Researchers Discover Molecule Allowing Cancer to Spread

Armen Hareyan's picture

Mayo Clinic researchers have discovered that a molecule - B7-H1 - may serve as "molecular armor," protecting kidney cancer tumors and repelling assaults by the immune system. Its protection enables renal cell carcinoma to grow and to spread. Renal cell carcinoma is the most common form of kidney cancer and has no cure. The findings appear in the current online edition of Cancer.

The researchers found elevated levels of B7-H1 not only in the primary site of renal cell carcinoma tumor, but also in the metastatic deposits that spread the cancer to other sites in the body. That confirmed the molecule's protection carried beyond the initial tumor. The investigators report 26 cases of surgically examined metastatic renal cell carcinoma. Of these metastatic tumors, 54 percent showed elevated levels of B7-H1, compared to 44 percent of primary tumor sites with elevated B7-H1.

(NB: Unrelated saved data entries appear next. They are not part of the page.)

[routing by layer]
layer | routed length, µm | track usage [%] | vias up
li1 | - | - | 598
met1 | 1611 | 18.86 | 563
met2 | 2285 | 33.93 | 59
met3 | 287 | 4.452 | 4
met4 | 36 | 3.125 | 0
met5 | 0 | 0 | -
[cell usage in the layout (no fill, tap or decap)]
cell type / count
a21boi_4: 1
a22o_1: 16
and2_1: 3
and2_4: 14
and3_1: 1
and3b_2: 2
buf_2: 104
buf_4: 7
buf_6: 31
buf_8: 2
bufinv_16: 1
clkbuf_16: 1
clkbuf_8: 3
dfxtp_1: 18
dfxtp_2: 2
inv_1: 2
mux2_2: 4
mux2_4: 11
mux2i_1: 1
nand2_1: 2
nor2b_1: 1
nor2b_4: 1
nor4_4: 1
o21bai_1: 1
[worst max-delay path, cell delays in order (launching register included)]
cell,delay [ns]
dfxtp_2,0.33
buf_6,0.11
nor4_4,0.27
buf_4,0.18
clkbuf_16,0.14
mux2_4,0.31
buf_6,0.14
## config.mk

```make
export PLATFORM = sky130hd
export DESIGN_NAME = frame_scheduler
export DESIGN_NICKNAME = d
export VERILOG_FILES = /design/src/rtl/frame_scheduler_pkg.sv /design/src/rtl/frame_scheduler_rect_calc.sv /design/src/rtl/frame_scheduler.sv
export SDC_FILE = /design/constraint.sdc
export NUM_CORES = 1
export LEC_CHECK = 0
export BUFFER_PORTS_ARGS = -buffer_cell sky130_fd_sc_hd__buf_2
export CAP_MARGIN = 20
export CORE_MARGIN = 1.5
export CORE_UTILIZATION = 56
export CTS_BUF_LIST = sky130_fd_sc_hd__clkbuf_16
export DETAILED_ROUTE_END_ITERATION = 10
export PLACE_DENSITY = 0.79
export SYNTH_ARGS = -nofsm -noshare
export SYNTH_HDL_FRONTEND = slang
export SYNTH_SLANG_ARGS = --single-unit
```

## constraint.sdc

```tcl
create_clock -name clk -period 5.16 [get_ports clk]
set_clock_uncertainty 0.1 [all_clocks]
set_input_delay 0.516 -clock clk [delete_from_list [all_inputs] [get_ports clk]]
set_output_delay 0.516 -clock clk [all_outputs]
set_load 0.02 [all_outputs]
```

## src/rtl/frame_scheduler_pkg.sv

```systemverilog
// frame_scheduler_pkg
// Shared definitions for the frame scheduler: FSM state encodings, plotted
// object selector, screen/sprite dimensions and the colour palette.
package frame_scheduler_pkg;

  localparam int BIRD_W_DEF = 4;
  localparam int BIRD_H_DEF = 4;
  localparam int WALL_W_DEF = 8;
  localparam int GAP_H_DEF  = 40;
  localparam int SCR_W_DEF  = 160;
  localparam int SCR_H_DEF  = 120;

  localparam logic [2:0] BG_COL_DEF   = 3'b000;
  localparam logic [2:0] BIRD_COL_DEF = 3'b110;
  localparam logic [2:0] WALL_COL_DEF = 3'b010;

  typedef enum logic [3:0] {
    ST_WAIT   = 4'd0,
    ST_IDLE   = 4'd1,
    ST_E_BIRD = 4'd2,
    ST_E_WTOP = 4'd3,
    ST_E_WBOT = 4'd4,
    ST_UPD    = 4'd5,
    ST_LATCH  = 4'd6,
    ST_D_WTOP = 4'd7,
    ST_D_WBOT = 4'd8,
    ST_D_BIRD = 4'd9,
    ST_OVER   = 4'd10
  } state_t;

  typedef enum logic [1:0] {
    OBJ_BIRD = 2'd0,
    OBJ_WTOP = 2'd1,
    OBJ_WBOT = 2'd2
  } obj_t;

  // States that issue a rectangle to the plotter
  function automatic logic is_plot_state(input state_t s);
    logic r;
    case (s)
      ST_E_BIRD, ST_E_WTOP, ST_E_WBOT,
      ST_D_WTOP, ST_D_WBOT, ST_D_BIRD: r = 1'b1;
      default:                         r = 1'b0;
    endcase
    return r;
  endfunction

  // States that belong to a frame in progress (a tick here is an overrun)
  function automatic logic is_frame_state(input state_t s);
    return (s >= ST_E_BIRD) && (s <= ST_D_BIRD);
  endfunction

endpackage

```

## src/rtl/frame_scheduler_rect_calc.sv

```systemverilog
// frame_scheduler_rect_calc
// Combinational rectangle geometry for one plotted object.
// Ports:
//   obj            which object (bird, wall top, wall bottom)
//   erase          1 = background colour, 0 = object colour
//   bird_x/bird_y  bird top-left
//   wall_x/gap_y   wall left edge and top of the gap
//   x/y/w/h/col    rectangle to plot
//   zero           rectangle has zero width or height (nothing to plot)
module frame_scheduler_rect_calc
  import frame_scheduler_pkg::*;
#(
  parameter int         BIRD_W   = BIRD_W_DEF,
  parameter int         BIRD_H   = BIRD_H_DEF,
  parameter int         WALL_W   = WALL_W_DEF,
  parameter int         GAP_H    = GAP_H_DEF,
  parameter int         SCR_W    = SCR_W_DEF,
  parameter int         SCR_H    = SCR_H_DEF,
  parameter logic [2:0] BG_COL   = BG_COL_DEF,
  parameter logic [2:0] BIRD_COL = BIRD_COL_DEF,
  parameter logic [2:0] WALL_COL = WALL_COL_DEF
) (
  input  obj_t       obj,
  input  logic       erase,
  input  logic [7:0] bird_x,
  input  logic [6:0] bird_y,
  input  logic [7:0] wall_x,
  input  logic [6:0] gap_y,
  output logic [7:0] x,
  output logic [6:0] y,
  output logic [7:0] w,
  output logic [6:0] h,
  output logic [2:0] col,
  output logic       zero
);

  logic [8:0] room_s;   // pixels left between wall_x and the right edge
  logic [8:0] ww_s;     // clipped wall width
  logic [7:0] bot_y_s;  // first row below the gap
  logic [7:0] bot_h_s;  // bottom wall height, 0 if the gap reaches the floor
  logic [8:0] w_full_s;
  logic [7:0] h_full_s;

  // Wall clipping at the right edge and bottom-wall extent
  always_comb begin
    if ({1'b0, wall_x} >= 9'(SCR_W)) begin
      room_s = 9'd0;
    end else begin
      room_s = 9'(SCR_W) - {1'b0, wall_x};
    end
    if (room_s < 9'(WALL_W)) begin
      ww_s = room_s;
    end else begin
      ww_s = 9'(WALL_W);
    end
    bot_y_s = {1'b0, gap_y} + 8'(GAP_H);
    if (bot_y_s >= 8'(SCR_H)) begin
      bot_h_s = 8'd0;
    end else begin
      bot_h_s = 8'(SCR_H) - bot_y_s;
    end
  end

  // Object select: position, size and colour of the chosen rectangle
  always_comb begin
    x        = 8'd0;
    y        = 7'd0;
    w_full_s = 9'd0;
    h_full_s = 8'd0;
    col      = BG_COL;
    case (obj)
      OBJ_BIRD: begin
        x        = bird_x;
        y        = bird_y;
        w_full_s = 9'(BIRD_W);
        h_full_s = 8'(BIRD_H);
        col      = erase ? BG_COL : BIRD_COL;
      end
      OBJ_WTOP: begin
        x        = wall_x;
        y        = 7'd0;
        w_full_s = ww_s;
        h_full_s = {1'b0, gap_y};
        col      = erase ? BG_COL : WALL_COL;
      end
      OBJ_WBOT: begin
        x        = wall_x;
        y        = bot_y_s[6:0];
        w_full_s = ww_s;
        h_full_s = bot_h_s;
        col      = erase ? BG_COL : WALL_COL;
      end
      default: begin
        x        = 8'd0;
        y        = 7'd0;
        w_full_s = 9'd0;
        h_full_s = 8'd0;
        col      = BG_COL;
      end
    endcase
    w    = w_full_s[7:0];
    h    = h_full_s[6:0];
    zero = (w_full_s == 9'd0) || (h_full_s == 8'd0);
  end

endmodule

```

## src/rtl/frame_scheduler.sv

```systemverilog
// frame_scheduler
// Per-frame sequencer for the shared rectangle plotter: erase bird and wall,
// pulse the game logic, latch new positions, redraw wall and bird, and
// freeze in OVER after a collision.
// Ports:
//   clk, resetn            clock, asynchronous active-low reset
//   frame_tick, go         frame pulse, game start level
//   collision              collision level, sampled once per frame
//   bird_x/y, wall_x/gap_y positions from the controllers
//   update                 one-cycle advance pulse to the controllers
//   plot_start, plot_*     rectangle request to the plotter (held until done)
//   plot_done              plotter completion pulse
//   game_over, overrun     OVER flag, sticky dropped-tick flag
//   state                  current state encoding
module frame_scheduler
  import frame_scheduler_pkg::*;
#(
  parameter int         BIRD_W   = BIRD_W_DEF,
  parameter int         BIRD_H   = BIRD_H_DEF,
  parameter int         WALL_W   = WALL_W_DEF,
  parameter int         GAP_H    = GAP_H_DEF,
  parameter int         SCR_W    = SCR_W_DEF,
  parameter int         SCR_H    = SCR_H_DEF,
  parameter logic [2:0] BG_COL   = BG_COL_DEF,
  parameter logic [2:0] BIRD_COL = BIRD_COL_DEF,
  parameter logic [2:0] WALL_COL = WALL_COL_DEF
) (
  input  logic       clk,
  input  logic       resetn,
  input  logic       frame_tick,
  input  logic       go,
  input  logic       collision,
  input  logic [7:0] bird_x,
  input  logic [6:0] bird_y,
  input  logic [7:0] wall_x,
  input  logic [6:0] gap_y,
  output logic       update,
  output logic       plot_start,
  output logic [7:0] plot_x,
  output logic [6:0] plot_y,
  output logic [7:0] plot_w,
  output logic [6:0] plot_h,
  output logic [2:0] plot_col,
  input  logic       plot_done,
  output logic       game_over,
  output logic       overrun,
  output logic [3:0] state
);

  state_t     state_r, next_s;
  logic [7:0] bx_r, wx_r;
  logic [6:0] by_r, gy_r;
  logic       prev_valid_r, col_flag_r, skip_r;

  logic       adv_s, enter_plot_s, use_in_s, erase_s;
  obj_t       obj_s;
  logic [7:0] bx_s, wx_s, rx_s, rw_s;
  logic [6:0] by_s, gy_s, ry_s, rh_s;
  logic [2:0] rcol_s;
  logic       zero_s;

  assign state = state_r;

  // A plot state finishes on plot_done, or after one cycle if it had nothing to plot
  assign adv_s = skip_r || plot_done;

  // Next-state logic
  always_comb begin
    next_s = state_r;
    case (state_r)
      ST_WAIT:   if (go) next_s = ST_IDLE; else next_s = ST_WAIT;
      ST_IDLE: begin
        if (frame_tick) begin
          next_s = prev_valid_r ? ST_E_BIRD : ST_UPD;
        end else begin
          next_s = ST_IDLE;
        end
      end
      ST_E_BIRD: if (adv_s) next_s = ST_E_WTOP; else next_s = ST_E_BIRD;
      ST_E_WTOP: if (adv_s) next_s = ST_E_WBOT; else next_s = ST_E_WTOP;
      ST_E_WBOT: if (adv_s) next_s = ST_UPD;    else next_s = ST_E_WBOT;
      ST_UPD:    next_s = ST_LATCH;
      ST_LATCH:  next_s = ST_D_WTOP;
      ST_D_WTOP: if (adv_s) next_s = ST_D_WBOT; else next_s = ST_D_WTOP;
      ST_D_WBOT: if (adv_s) next_s = ST_D_BIRD; else next_s = ST_D_WBOT;
      ST_D_BIRD: begin
        if (adv_s) begin
          next_s = col_flag_r ? ST_OVER : ST_IDLE;
        end else begin
          next_s = ST_D_BIRD;
        end
      end
      ST_OVER:   next_s = ST_OVER;
      default:   next_s = ST_WAIT;
    endcase
  end

  // Rectangle selection for the state being entered, so the request is
  // registered on the same edge as the state change
  always_comb begin
    obj_s   = OBJ_BIRD;
    erase_s = 1'b0;
    case (next_s)
      ST_E_BIRD: begin obj_s = OBJ_BIRD; erase_s = 1'b1; end
      ST_E_WTOP: begin obj_s = OBJ_WTOP; erase_s = 1'b1; end
      ST_E_WBOT: begin obj_s = OBJ_WBOT; erase_s = 1'b1; end
      ST_D_WTOP: begin obj_s = OBJ_WTOP; erase_s = 1'b0; end
      ST_D_WBOT: begin obj_s = OBJ_WBOT; erase_s = 1'b0; end
      ST_D_BIRD: begin obj_s = OBJ_BIRD; erase_s = 1'b0; end
      default:   begin obj_s = OBJ_BIRD; erase_s = 1'b0; end
    endcase
  end

  // Leaving LATCH, the new positions are still on the inputs and only land in
  // the registers on this edge, so the first draw takes them directly
  assign use_in_s     = (state_r == ST_LATCH) && !erase_s;
  assign bx_s         = use_in_s ? bird_x : bx_r;
  assign by_s         = use_in_s ? bird_y : by_r;
  assign wx_s         = use_in_s ? wall_x : wx_r;
  assign gy_s         = use_in_s ? gap_y  : gy_r;
  assign enter_plot_s = (next_s != state_r) && is_plot_state(next_s);

  frame_scheduler_rect_calc #(
    .BIRD_W(BIRD_W), .BIRD_H(BIRD_H), .WALL_W(WALL_W), .GAP_H(GAP_H),
    .SCR_W(SCR_W), .SCR_H(SCR_H),
    .BG_COL(BG_COL), .BIRD_COL(BIRD_COL), .WALL_COL(WALL_COL)
  ) u_rect (
    .obj(obj_s), .erase(erase_s),
    .bird_x(bx_s), .bird_y(by_s), .wall_x(wx_s), .gap_y(gy_s),
    .x(rx_s), .y(ry_s), .w(rw_s), .h(rh_s), .col(rcol_s), .zero(zero_s)
  );

  // State register
  always_ff @(posedge clk or negedge resetn) begin
    if (!resetn) state_r <= ST_WAIT;
    else         state_r <= next_s;
  end

  // Position latch. The erase pass runs before LATCH, so these registers still
  // hold what was drawn last frame when erasing; no separate copy is needed.
  always_ff @(posedge clk or negedge resetn) begin
    if (!resetn) begin
      bx_r         <= 8'd0;
      by_r         <= 7'd0;
      wx_r         <= 8'd0;
      gy_r         <= 7'd0;
      prev_valid_r <= 1'b0;
      col_flag_r   <= 1'b0;
    end else if (state_r == ST_LATCH) begin
      bx_r         <= bird_x;
      by_r         <= bird_y;
      wx_r         <= wall_x;
      gy_r         <= gap_y;
      prev_valid_r <= 1'b1;
      col_flag_r   <= collision;
    end
  end

  // Registered outputs: pulses, plot request, status flags
  always_ff @(posedge clk or negedge resetn) begin
    if (!resetn) begin
      update     <= 1'b0;
      plot_start <= 1'b0;
      plot_x     <= 8'd0;
      plot_y     <= 7'd0;
      plot_w     <= 8'd0;
      plot_h     <= 7'd0;
      plot_col   <= 3'd0;
      game_over  <= 1'b0;
      overrun    <= 1'b0;
      skip_r     <= 1'b0;
    end else begin
      update     <= (next_s == ST_UPD);
      game_over  <= (next_s == ST_OVER);
      plot_start <= enter_plot_s && !zero_s;
      if (enter_plot_s) skip_r <= zero_s;
      if (enter_plot_s && !zero_s) begin
        plot_x   <= rx_s;
        plot_y   <= ry_s;
        plot_w   <= rw_s;
        plot_h   <= rh_s;
        plot_col <= rcol_s;
      end
      // Ticks during a frame are dropped but remembered
      if (frame_tick && is_frame_state(state_r)) overrun <= 1'b1;
    end
  end

endmodule
```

Significance of the Research

A year ago the same Mayo Clinic research team was the first to report that renal cell carcinoma patients with high levels of B7-H1 in their tumors were nearly five times more likely to die from the disease than patients with low levels or an absence of B7-H1. The additional finding reported here is important because it suggests new drug-design strategies. Blocking B7-H1, as already demonstrated in laboratory animals, may one day lead to better care for human cancer patients.

"The immune system has stop-and-go molecules to regulate it," explains Mayo investigator R. Houston Thompson, M.D. "When it's in 'go' mode this generates an immune attack. B7-H1 is one of the molecules that stops the attack, and is necessary in health to keep the immune system from attacking the healthy body. But in kidney cancers - even in the metastatic deposits that spread - B7-H1 is present in high amounts. Our findings suggest that these concentrations may actually keep the immune system from doing its normal job, and that's why the cancer takes over."

Impact on Patient Care


This new knowledge of the B7-H1 molecule could work in several therapeutic ways:

  • To develop a drug to block B7-H1 to improve the effectiveness of immunotherapy. Several animal studies show that B7-H1 can be used as a therapeutic target for an antibody that would bind it up and block its function. This could potentially improve treatment responses of patients with kidney cancer by protecting their immune system from being shut down.

  • To serve as a biomarker to determine prognosis. High levels of B7-H1 in a tumor biopsy would indicate a poor prognosis; low levels or absence would suggest a good prognosis.

  • To help physicians select the best therapy. For example, it's possible that patients with low levels of B7-H1 may be the best candidates for immunotherapeutic treatment using agents such as Interleukin-2 (IL-2) and alpha interferon.

About Renal Cell Carcinoma

Renal cell carcinoma accounts for approximately 85 percent of all kidney cancers. In the United States, an estimated 35,000 patients each year are diagnosed with kidney cancer and approximately 12,000 will die from it. It is the eighth most common cancer in men, the tenth most common in women, and is the sixth leading cause of cancer death. The primary treatment for patients with advanced kidney cancer is IL-2, the only FDA-approved immunotherapeutic agent to stimulate the immune system.

But this treatment is relatively toxic and can further sicken the patient - and only 15 percent to 20 percent of patients respond. Eighty to 85 percent of patients are not significantly helped by it but are exposed to its toxicity.

"That's why we're so interested in this," says Mayo immunologist Eugene Kwon, M.D. "We think that by recognizing that B7-H1 may be an immune-suppressive molecule, we might be able to make patients much more receptive or responsive to immunotherapy using either IL-2 or other agents by manipulating B7-H1 appropriately. We could improve treatment outcomes, hopefully, and that's what's drastically needed for this disease."